Kolarski skandal
„Nie ma i nie będzie przyzwolenia na żadne patologie w polskim sporcie” powiedział o skandalu obyczajowym w PZKolu Witold Bańska minister sportu i wzywa zarząd Polskiego Związku Kolarskiego do dymisji, ale ten odmawia i odpiera zarzuty. W związku miało dochodzić do zastraszania, seksu z podopiecznymi, także nieletnimi, a nawet gwałtu powiedział portalowi Wirtualna Polska Piotr Kosmala były wiceprezes związku
Sprawa sięga co najmniej dekady, a obecny prezes PZKolu Dariusz Banaszek chcę ją wreszcie wymieść spod dywanu.
Prezes związku dodaje, że podejrzewany o niestosowne zachowanie, został zwolniony dyscyplinarnie już w połowie sierpnia.
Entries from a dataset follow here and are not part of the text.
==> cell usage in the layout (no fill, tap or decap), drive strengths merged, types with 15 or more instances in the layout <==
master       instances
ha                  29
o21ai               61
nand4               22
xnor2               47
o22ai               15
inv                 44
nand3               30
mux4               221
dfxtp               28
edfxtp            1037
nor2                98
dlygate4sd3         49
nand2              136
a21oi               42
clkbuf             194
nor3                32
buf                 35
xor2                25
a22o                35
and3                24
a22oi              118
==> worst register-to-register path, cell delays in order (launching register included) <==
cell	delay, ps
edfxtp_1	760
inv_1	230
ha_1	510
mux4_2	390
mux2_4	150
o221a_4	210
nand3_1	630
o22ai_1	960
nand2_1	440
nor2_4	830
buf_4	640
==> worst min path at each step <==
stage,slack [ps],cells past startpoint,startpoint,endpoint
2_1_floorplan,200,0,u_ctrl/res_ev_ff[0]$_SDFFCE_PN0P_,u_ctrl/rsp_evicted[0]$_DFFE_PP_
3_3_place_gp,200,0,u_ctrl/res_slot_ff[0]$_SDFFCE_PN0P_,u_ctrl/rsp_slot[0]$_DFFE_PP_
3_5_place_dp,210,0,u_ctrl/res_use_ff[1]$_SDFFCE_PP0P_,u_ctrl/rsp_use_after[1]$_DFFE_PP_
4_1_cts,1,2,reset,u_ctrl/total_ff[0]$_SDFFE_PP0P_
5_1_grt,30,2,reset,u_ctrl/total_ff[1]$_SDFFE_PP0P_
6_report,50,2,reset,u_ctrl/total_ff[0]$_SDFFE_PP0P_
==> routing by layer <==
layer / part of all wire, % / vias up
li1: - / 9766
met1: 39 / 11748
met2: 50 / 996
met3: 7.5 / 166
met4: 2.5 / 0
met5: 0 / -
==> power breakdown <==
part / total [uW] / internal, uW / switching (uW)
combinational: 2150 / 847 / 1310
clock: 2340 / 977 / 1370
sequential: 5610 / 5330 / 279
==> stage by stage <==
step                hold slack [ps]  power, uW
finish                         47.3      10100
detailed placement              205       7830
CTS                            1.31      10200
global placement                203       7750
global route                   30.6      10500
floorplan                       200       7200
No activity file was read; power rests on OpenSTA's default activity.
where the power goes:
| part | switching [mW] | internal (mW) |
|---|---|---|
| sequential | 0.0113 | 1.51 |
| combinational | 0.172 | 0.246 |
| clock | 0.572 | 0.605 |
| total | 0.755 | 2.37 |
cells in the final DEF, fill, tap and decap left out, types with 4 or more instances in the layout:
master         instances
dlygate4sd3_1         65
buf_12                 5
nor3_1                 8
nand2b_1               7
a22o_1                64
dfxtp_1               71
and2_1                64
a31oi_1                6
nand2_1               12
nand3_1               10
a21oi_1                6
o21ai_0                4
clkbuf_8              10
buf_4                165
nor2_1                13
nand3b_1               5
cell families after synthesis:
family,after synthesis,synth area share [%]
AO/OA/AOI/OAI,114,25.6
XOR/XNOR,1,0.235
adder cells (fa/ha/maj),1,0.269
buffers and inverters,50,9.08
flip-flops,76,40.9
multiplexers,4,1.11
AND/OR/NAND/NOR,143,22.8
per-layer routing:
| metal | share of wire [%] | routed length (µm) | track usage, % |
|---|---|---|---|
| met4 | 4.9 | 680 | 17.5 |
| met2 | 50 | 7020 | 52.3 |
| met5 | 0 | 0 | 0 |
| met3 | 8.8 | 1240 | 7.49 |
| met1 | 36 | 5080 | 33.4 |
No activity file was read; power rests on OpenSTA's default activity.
==> src/hw/rtl/pee_pkg.sv <==
// shared types, constants and decode helpers for the prefix expression evaluator
`timescale 1ns / 1ps

package pee_pkg;

	// default number of pending operators the stack can hold
	localparam int STACK_DEPTH = 64;

	// ascii codes of the operand base and the arithmetic operators
	localparam logic [7:0] SYM_ZERO  = 8'h30;
	localparam logic [7:0] SYM_NINE  = 8'h39;
	localparam logic [7:0] SYM_PLUS  = 8'h2B;
	localparam logic [7:0] SYM_MINUS = 8'h2D;
	localparam logic [7:0] SYM_STAR  = 8'h2A;
	localparam logic [7:0] SYM_SLASH = 8'h2F;

	typedef enum logic [1:0] {
		STATUS_OK        = 2'd0,
		STATUS_DIV_ZERO  = 2'd1,
		STATUS_MALFORMED = 2'd2
	} status_t;

	typedef struct packed {
		logic [7:0] symbol;
		logic       last_symbol;
	} sym_req_t;

	typedef struct packed {
		logic signed [31:0] value;
		status_t            status;
	} res_t;

	// one stack entry: pending operator, left operand flag and left operand
	typedef struct packed {
		logic [7:0]  op;
		logic        present;
		logic [31:0] left;
	} stack_entry_t;

	typedef enum logic [2:0] {
		ALU_ADD,
		ALU_SUB,
		ALU_MUL,
		ALU_DIV,
		ALU_ZERO
	} alu_op_t;

	typedef struct packed {
		logic        start;
		alu_op_t     op;
		logic [31:0] a;
		logic [31:0] b;
	} alu_req_t;

	typedef struct packed {
		logic        done;
		logic [31:0] value;
		logic        div_zero;
	} alu_rsp_t;

	typedef enum logic [2:0] {
		ST_IDLE,
		ST_SCAN,
		ST_CHECK,
		ST_ALU,
		ST_FINISH
	} ctrl_state_t;

	typedef enum logic [1:0] {
		ALU_ST_IDLE,
		ALU_ST_SHIFT,
		ALU_ST_FIX,
		ALU_ST_DONE
	} alu_state_t;

	// operand digits '0' to '9'
	function automatic logic is_digit(input logic [7:0] sym);
		is_digit = (sym >= SYM_ZERO) && (sym <= SYM_NINE);
	endfunction

	// map an operator symbol to the shared unit operation
	function automatic alu_op_t decode_op(input logic [7:0] sym);
		alu_op_t op;
		case (sym)
			SYM_PLUS:  op = ALU_ADD;
			SYM_MINUS: op = ALU_SUB;
			SYM_STAR:  op = ALU_MUL;
			SYM_SLASH: op = ALU_DIV;
			default:   op = ALU_ZERO;
		endcase
		decode_op = op;
	endfunction

endpackage

==> src/hw/rtl/pee_ram.sv <==
// generic single write port ram with registered read
`timescale 1ns / 1ps

module pee_ram #(
	parameter int WIDTH = 8,
	parameter int DEPTH = 64
) (
	input  logic                     clk,
	input  logic                     we,
	input  logic [$clog2(DEPTH)-1:0] waddr,
	input  logic [WIDTH-1:0]         wdata,
	input  logic [$clog2(DEPTH)-1:0] raddr,
	output logic [WIDTH-1:0]         rdata_q
);

	logic [WIDTH-1:0] mem [DEPTH];

	// write port
	always_ff @(posedge clk) begin
		if (we) begin
			mem[waddr] <= wdata;
		end
	end

	// registered read port
	always_ff @(posedge clk) begin
		rdata_q <= mem[raddr];
	end

endmodule

==> src/hw/rtl/pee_alu.sv <==
// shared arithmetic unit: add, subtract, multiply and bit-serial signed divide
`timescale 1ns / 1ps

module pee_alu (
	input  logic              clk,
	input  logic              arst_n,
	input  pee_pkg::alu_req_t req,
	output pee_pkg::alu_rsp_t rsp
);

	pee_pkg::alu_state_t state_q, state_d;

	logic [31:0] result_q, result_d;
	logic        dz_q, dz_d;
	logic [31:0] rem_q, rem_d;
	logic [31:0] quo_q, quo_d;
	logic [31:0] dvs_q, dvs_d;
	logic        neg_q, neg_d;
	logic [4:0]  cnt_q, cnt_d;

	logic [32:0] partial;
	logic [33:0] diff;

	// one restoring step per cycle
	assign partial = {rem_q, quo_q[31]};
	assign diff    = {1'b0, partial} - {2'b00, dvs_q};

	// next state and datapath
	always_comb begin
		state_d  = state_q;
		result_d = result_q;
		dz_d     = dz_q;
		rem_d    = rem_q;
		quo_d    = quo_q;
		dvs_d    = dvs_q;
		neg_d    = neg_q;
		cnt_d    = cnt_q;
		unique case (state_q)
			pee_pkg::ALU_ST_IDLE: begin
				if (req.start) begin
					dz_d    = 1'b0;
					state_d = pee_pkg::ALU_ST_DONE;
					case (req.op)
						pee_pkg::ALU_ADD: result_d = req.a + req.b;
						pee_pkg::ALU_SUB: result_d = req.a - req.b;
						pee_pkg::ALU_MUL: result_d = req.a * req.b;
						pee_pkg::ALU_DIV: begin
							if (req.b == 32'd0) begin
								result_d = 32'd0;
								dz_d     = 1'b1;
							end else begin
								rem_d   = 32'd0;
								quo_d   = req.a[31] ? (32'd0 - req.a) : req.a;
								dvs_d   = req.b[31] ? (32'd0 - req.b) : req.b;
								neg_d   = req.a[31] ^ req.b[31];
								cnt_d   = 5'd0;
								state_d = pee_pkg::ALU_ST_SHIFT;
							end
						end
						default: result_d = 32'd0;
					endcase
				end
			end
			pee_pkg::ALU_ST_SHIFT: begin
				if (!diff[33]) begin
					rem_d = diff[31:0];
					quo_d = {quo_q[30:0], 1'b1};
				end else begin
					rem_d = partial[31:0];
					quo_d = {quo_q[30:0], 1'b0};
				end
				cnt_d = cnt_q + 5'd1;
				if (cnt_q == 5'd31) begin
					state_d = pee_pkg::ALU_ST_FIX;
				end
			end
			pee_pkg::ALU_ST_FIX: begin
				result_d = neg_q ? (32'd0 - quo_q) : quo_q;
				state_d  = pee_pkg::ALU_ST_DONE;
			end
			pee_pkg::ALU_ST_DONE: begin
				state_d = pee_pkg::ALU_ST_IDLE;
			end
			default: state_d = pee_pkg::ALU_ST_IDLE;
		endcase
	end

	// state register
	always_ff @(posedge clk or negedge arst_n) begin
		if (!arst_n) begin
			state_q <= pee_pkg::ALU_ST_IDLE;
		end else begin
			state_q <= state_d;
		end
	end

	// datapath registers
	always_ff @(posedge clk) begin
		result_q <= result_d;
		dz_q     <= dz_d;
		rem_q    <= rem_d;
		quo_q    <= quo_d;
		dvs_q    <= dvs_d;
		neg_q    <= neg_d;
		cnt_q    <= cnt_d;
	end

	assign rsp.done     = (state_q == pee_pkg::ALU_ST_DONE);
	assign rsp.value    = result_q;
	assign rsp.div_zero = dz_q;

endmodule

==> src/hw/rtl/prefix_expression_evaluator.sv <==
// top level: sequencer and operator stack of the prefix expression evaluator
`timescale 1ns / 1ps

// Evaluates a prefix expression fed one ASCII symbol per request, the last
// symbol flagged; one result (value and status) follows the flagged request.
// Pending operators and their left operands live in a ram of STACK_DEPTH
// entries; one shared arithmetic unit does every reduction. An operator is
// pushed; a digit reduces with each pending operator that already holds a
// left operand, then completes the expression or waits as the left operand
// of the next one. The divider produces one quotient bit per cycle. A new
// request is accepted while the previous result still waits to be taken.
// No clearing pass is needed after reset.
module prefix_expression_evaluator #(
	parameter int STACK_DEPTH = pee_pkg::STACK_DEPTH
) (
	input  logic              clk,
	input  logic              arst_n,
	input  logic              sym_valid,
	output logic              sym_ready,
	input  pee_pkg::sym_req_t sym,
	output logic              res_valid,
	input  logic              res_ready,
	output pee_pkg::res_t     res
);

	localparam int AW = $clog2(STACK_DEPTH);
	localparam int LW = $clog2(STACK_DEPTH + 1);
	localparam int EW = $bits(pee_pkg::stack_entry_t);

	pee_pkg::ctrl_state_t state_q, state_d;

	logic [LW-1:0]    level_q, level_d;
	logic             done_q, done_d;
	pee_pkg::status_t err_q, err_d;
	logic             last_q, last_d;
	logic             res_valid_q, res_valid_d;
	logic [31:0]      final_q, final_d;
	logic [31:0]      v_q, v_d;
	pee_pkg::res_t    res_q, res_d;

	logic                  ram_we;
	logic [AW-1:0]         ram_waddr;
	pee_pkg::stack_entry_t ram_wentry;
	logic [EW-1:0]         ram_rdata;
	logic [AW-1:0]         top_addr;
	logic [LW-1:0]         level_m1;
	pee_pkg::stack_entry_t top_entry;

	pee_pkg::alu_req_t alu_req;
	pee_pkg::alu_rsp_t alu_rsp;

	// address of the top pending operator
	assign level_m1  = level_q - LW'(1);
	assign top_addr  = level_m1[AW-1:0];
	assign top_entry = pee_pkg::stack_entry_t'(ram_rdata);

	pee_ram #(
		.WIDTH(EW),
		.DEPTH(STACK_DEPTH)
	) u_stack (
		.clk    (clk),
		.we     (ram_we),
		.waddr  (ram_waddr),
		.wdata  (EW'(ram_wentry)),
		.raddr  (top_addr),
		.rdata_q(ram_rdata)
	);

	pee_alu u_alu (
		.clk   (clk),
		.arst_n(arst_n),
		.req   (alu_req),
		.rsp   (alu_rsp)
	);

	assign sym_ready = (state_q == pee_pkg::ST_IDLE);

	// sequencer: next state, stack access and reductions
	always_comb begin
		state_d     = state_q;
		level_d     = level_q;
		done_d      = done_q;
		err_d       = err_q;
		last_d      = last_q;
		final_d     = final_q;
		v_d         = v_q;
		res_d       = res_q;
		res_valid_d = res_valid_q && !res_ready;
		ram_we      = 1'b0;
		ram_waddr   = top_addr;
		ram_wentry  = '{op: top_entry.op, present: 1'b1, left: v_q};
		alu_req     = '{start: 1'b0, op: pee_pkg::decode_op(top_entry.op),
			a: top_entry.left, b: v_q};
		unique case (state_q)
			pee_pkg::ST_IDLE: begin
				if (sym_valid) begin
					last_d  = sym.last_symbol;
					state_d = pee_pkg::ST_FINISH;
					if (!done_q) begin
						if (pee_pkg::is_digit(sym.symbol)) begin
							// digit value is the low nibble of its code
							v_d     = {28'd0, sym.symbol[3:0]};
							state_d = pee_pkg::ST_SCAN;
						end else if (level_q >= LW'(STACK_DEPTH)) begin
							err_d  = pee_pkg::STATUS_MALFORMED;
							done_d = 1'b1;
						end else begin
							ram_we     = 1'b1;
							ram_waddr  = level_q[AW-1:0];
							ram_wentry = '{op: sym.symbol, present: 1'b0, left: 32'd0};
							level_d    = level_q + LW'(1);
						end
					end
				end
			end
			pee_pkg::ST_SCAN: begin
				if (level_q == '0) begin
					final_d = v_q;
					done_d  = 1'b1;
					state_d = pee_pkg::ST_FINISH;
				end else begin
					state_d = pee_pkg::ST_CHECK;
				end
			end
			pee_pkg::ST_CHECK: begin
				if (!top_entry.present) begin
					// store the left operand and wait for the right one
					ram_we  = 1'b1;
					state_d = pee_pkg::ST_FINISH;
				end else begin
					alu_req.start = 1'b1;
					state_d       = pee_pkg::ST_ALU;
				end
			end
			pee_pkg::ST_ALU: begin
				if (alu_rsp.done) begin
					v_d     = alu_rsp.value;
					level_d = level_m1;
					if (alu_rsp.div_zero && (err_q == pee_pkg::STATUS_OK)) begin
						err_d = pee_pkg::STATUS_DIV_ZERO;
					end
					state_d = pee_pkg::ST_SCAN;
				end
			end
			pee_pkg::ST_FINISH: begin
				if (!last_q) begin
					state_d = pee_pkg::ST_IDLE;
				end else if (!res_valid_q || res_ready) begin
					if (!done_q) begin
						res_d = '{value: 32'sd0, status: pee_pkg::STATUS_MALFORMED};
					end else if (err_q != pee_pkg::STATUS_OK) begin
						res_d = '{value: 32'sd0, status: err_q};
					end else begin
						res_d = '{value: $signed(final_q), status: pee_pkg::STATUS_OK};
					end
					res_valid_d = 1'b1;
					// clear for the next expression
					level_d = '0;
					done_d  = 1'b0;
					err_d   = pee_pkg::STATUS_OK;
					final_d = 32'd0;
					state_d = pee_pkg::ST_IDLE;
				end
			end
			default: state_d = pee_pkg::ST_IDLE;
		endcase
	end

	// state register
	always_ff @(posedge clk or negedge arst_n) begin
		if (!arst_n) begin
			state_q <= pee_pkg::ST_IDLE;
		end else begin
			state_q <= state_d;
		end
	end

	// control registers
	always_ff @(posedge clk or negedge arst_n) begin
		if (!arst_n) begin
			level_q     <= '0;
			done_q      <= 1'b0;
			err_q       <= pee_pkg::STATUS_OK;
			last_q      <= 1'b0;
			res_valid_q <= 1'b0;
			final_q     <= 32'd0;
		end else begin
			level_q     <= level_d;
			done_q      <= done_d;
			err_q       <= err_d;
			last_q      <= last_d;
			res_valid_q <= res_valid_d;
			final_q     <= final_d;
		end
	end

	// payload registers
	always_ff @(posedge clk) begin
		v_q   <= v_d;
		res_q <= res_d;
	end

	assign res_valid = res_valid_q;
	assign res       = res_q;

endmodule
==> config.mk <==
export PLATFORM = sky130hd
export DESIGN_NAME = prefix_expression_evaluator
export DESIGN_NICKNAME = d
export VERILOG_FILES = /design/src/hw/rtl/pee_pkg.sv /design/src/hw/rtl/pee_ram.sv /design/src/hw/rtl/pee_alu.sv /design/src/hw/rtl/prefix_expression_evaluator.sv
export SDC_FILE = /design/constraint.sdc
export NUM_CORES = 2
export LEC_CHECK = 0
export BUFFER_PORTS_ARGS = -buffer_cell sky130_fd_sc_hd__buf_4
export CAP_MARGIN = 30
export CORE_MARGIN = 10
export CORE_UTILIZATION = 55
export CTS_BUF_LIST = sky130_fd_sc_hd__clkbuf_8
export CTS_CLUSTER_DIAMETER = 150
export DETAILED_ROUTE_END_ITERATION = 6
export HOLD_SLACK_MARGIN = 0.08
export PLACE_DENSITY = 0.71
export SKIP_LAST_GASP = 1
export SYNTH_ARGS = -nofsm -noshare
export SYNTH_HDL_FRONTEND = slang
export SYNTH_SLANG_ARGS = --single-unit
==> constraint.sdc <==
create_clock -name clk -period 10 [get_ports clk]
set_clock_uncertainty 0.1 [all_clocks]
set_input_delay 1 -clock clk [delete_from_list [all_inputs] [get_ports clk]]
set_output_delay 1 -clock clk [all_outputs]
set_load 0.05 [all_outputs]
==> results.md <==
* Run status: finished clean
* Number of buffers added by the clock tree synthesis step at roughly 460
* Critical path launch point type: flop
* Required arrival time at the worst endpoint at between 10000 and 15000 ps
* Buffer levels on the longest clock path at 4
* Final estimated routing congestion in global placement at 0.938
* Number of DRC violations after detailed routing at 0
* Compound-cell area share of the yosys netlist at 2.46%
* Commonest non-fill, non-tap cells in the layout: edfxtp_1, mux4_2, inv_1
* Avg WL per Cell at around 32 microns
* Mapped Area at around 130000 sq um
* Setup violations, final at 0
* Synthesized-area fraction occupied by adder cells at a little over 8%
* Net Count, Synth at roughly 8000
* Final count of pins violating max slew at 0
* Die extent in x at approximately 500 microns
* Main combinational cell family by area after synthesis: multiplexers
* Buffer type at the clock tree root: clkbuf_8
* Relative slew slack at between 20% and 30%
* Share of final-layout standard cells stronger than drive strength 1 at between 20% and 30%
* Number of nets with antenna violations after routing at 0
* Total Wirelength at ~360000 microns
* Row cnt at 180
* FMAX at 121 MHz
* Fraction of the mapped netlist area in simple logic gates at under 10%
* Initial Util at 55.2%
* Worst setup slack after layout at 1710 ps
* Transition time at the pin with the least slew margin at ~1100 ps
* Number of optimization iterations in the first detailed-route pass at 6
* Unrepaired setup endpoints after global routing: no
* Commonest non-fill, non-tap cell in the layout: edfxtp_1
* Largest fanout on the critical path at 22
* Critical Path Most Common Cell: fa_1
* Clock insertion delay at the later pin of the skew report at 1190 ps
* Sequential Area at approximately 87000 sq um
* Global routing usage on met3 at between 6 and 7%
* Post-placement cell count at ~10000
* Worst min-delay path class: in2reg
* Ys Warns at 0
* Count of mapped cells out of synthesis at roughly 7300
* Count of filler cells inserted in the layout at around 17000
* Number of hold violations in the final report at 0
* Pre-CTS setup slack at ~1800 ps
* Data arrival at the endpoint of the critical path at 9000 ps
* Number of distinct standard cells referenced by the synthesized netlist at 86
* DP HPWL at approximately 210000 microns
* Prevailing post-synth register cell: edfxtp_1
* Post-synthesis sequential area ratio at approximately 66%
* Async SR Flop Fraction at ~1.7%
* Share of cell area taken by muxes after synthesis at about 15%
* # H-tree levels at 5
* Synthesis-to-layout area growth at 11.2%
* Number of global-route vias before repair at around 73000
* First-pass GRT wire length at between 500000 and 600000 microns
* Per-cell via count in the routed design at around 6.4
* Clock slew at the register clock pins of the worst setup and hold paths at approximately 60 ps
* CP peak stage delay at between 1000 and 1500 ps
* Max Cap Viol at 0
* Vias at between 70000 and 80000
* Worst Path Class, Setup: reg2reg
* Tcrit/Tclk final at 82.9%
* Met2 Resource Use GR at 44.0%
* Multi-input logic area at approximately 43000 sq um
* Yosys reg bits at just under 3000
* Sinks on the clock net at 2915
* Boundary Pins at 49
* GRT Total Usage at ~27%
* Syn_area_per_cell at 18.1 sq um
* Largest net degree at the start of global routing at 150
* Post-layout nets at 8327
* Count of flip-flops with a built-in enable after synthesis at between 2000 and 3000
* Cell type group with the largest total delay on the critical path: adder cells
* Post-synthesis share of cell area spent on xor and xnor gates at under 10%
* Die outline height at ~510 microns
* Top Usage Layer GRT: met2
* Number of antenna violations at the first check in global routing at 14
* Number of buffer and inverter instances along the worst setup path at 6
* Capturing element type of the critical path: flop
* Core footprint at between 200000 and 250000 sq um
* Area of the die at 261000 sq um
* Starting DRC count in detailed routing at roughly 9400
* Final period demand of the worst path at roughly 8300 ps
* R2R Setup Slk at 1710 ps
* Clock tree from TritonCTS: done
* Post-route setup TNS at 0 ps
* Post-route worst hold slack at 195 ps
* Critical Path Slowest Stage Cell: edfxtp_1
* Non-filler instance count after layout at between 10000 and 15000
* Count of buffers from port buffering at between 40 and 50
* GR met1 Demand/Resource at between 30 and 40%
* Total congestion overflow after global routing at 0
-- flip-flops by register name, indices dropped and copies added, names as in the netlist, 3 cells and up --
name and count:
u_stack.mem 2624, u_stack.rdata_q 41, res 34, final_q 32
u_alu.dvs_q 32, u_alu.quo_q 32, u_alu.rem_q 32, u_alu.result_q 32
v_q 32, level_q 7, u_alu.cnt_q 5, state_q 3
-- tightest hold or removal path, cell delays in order --
cell	delay [ps]
buf_4	160
nand2_1	80
nand2_1	60
-- metrics by stage --
stage               cell area [sq um]  util, %
floorplan                      133000        -
global route                   147000     61.4
CTS                            147000     61.2
detailed placement             138000     57.6
global placement               138000     57.3
finish                         147000     61.4
-- area by class of cell --
cell class,count,area share [%]
diodes,4,0.00679
flip-flops and latches,2915,58.9
clock inverters,350,1.36
repair buffers,317,2.20
clock buffers,474,4.42
well taps,3185,2.70
inverters,448,1.14
multi-input cells,3568,29.2
-- path summary, 6_finish.rpt --
check	from	to	depth (start not counted)
worst max-delay path	v_q[8]$_SDFFCE_PP0P_	u_alu.result_q[31]$_DFFE_PP_	25
worst min-delay path	sym[2]	v_q[1]$_DFFE_PP_	3
worst max register to register	v_q[8]$_SDFFCE_PP0P_	u_alu.result_q[31]$_DFFE_PP_	25
worst min register to register	final_q[12]$_DFFE_PN0P_	final_q[12]$_DFFE_PN0P_	2
max in group asynchronous	arst_n	level_q[0]$_DFFE_PN0P_	2
min in group asynchronous	arst_n	final_q[19]$_DFFE_PN0P_	2
-- routing by layer --
layer	part of all wire [%]	wire (microns)	vias up
met1	36	130000	37609
met2	49	175000	4288
li1	-	-	29111
met3	11	38600	848
met4	4.7	16800	6
met5	0.011	41	-
-- cell families (layout without fill, tap and decap cells) --
group / after synthesis / in the layout
XOR/XNOR: 251 / 251
AO/OA/AOI/OAI: 492 / 492
other: 0 / 4
flip-flops: 2915 / 2915
adder cells (fa/ha/maj): 608 / 608
multiplexers: 886 / 886
AND/OR/NAND/NOR: 1331 / 1331
buffers and inverters: 862 / 1589
-- repair_timing --
item                      CTS  global route
gates resized for setup     0             0
hold buffers                3             0
setup buffers               0             0
hold endpoints to repair   51             0
-- cells in the mapped netlist, drive strengths merged, types with 57 or more instances --
cell type / n / area, sq um
edfxtp: 2825 / 84800
mux4: 861 / 19400
nand2: 487 / 1830
inv: 446 / 1670
fa: 410 / 8210
and2: 405 / 2530
clkbuf: 351 / 1320
ha: 198 / 2480
nor2: 190 / 713
xnor2: 141 / 1230
o21ai: 121 / 606
xor2: 109 / 955
a21oi: 107 / 536
buf: 63 / 260
nand3: 57 / 285
Power is not shown: default switching activity piles up to over one toggle a cycle in this logic, so the estimate is an artifact.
Sprawa została skierowana do prokuratury, a minister sportu Witold Bańka żąda dymisji całego związku kolarskiego, na razie cofnął wszystkie dofinansowania.
Problem w tym, że PZKol nie czuje się winny a na pewno nie cały dlatego, tylko jego część zadeklarowała podanie się do dymisji. Sprawa jest patowa, prezes związku chce spotkania i rozmów z ministrem sportu.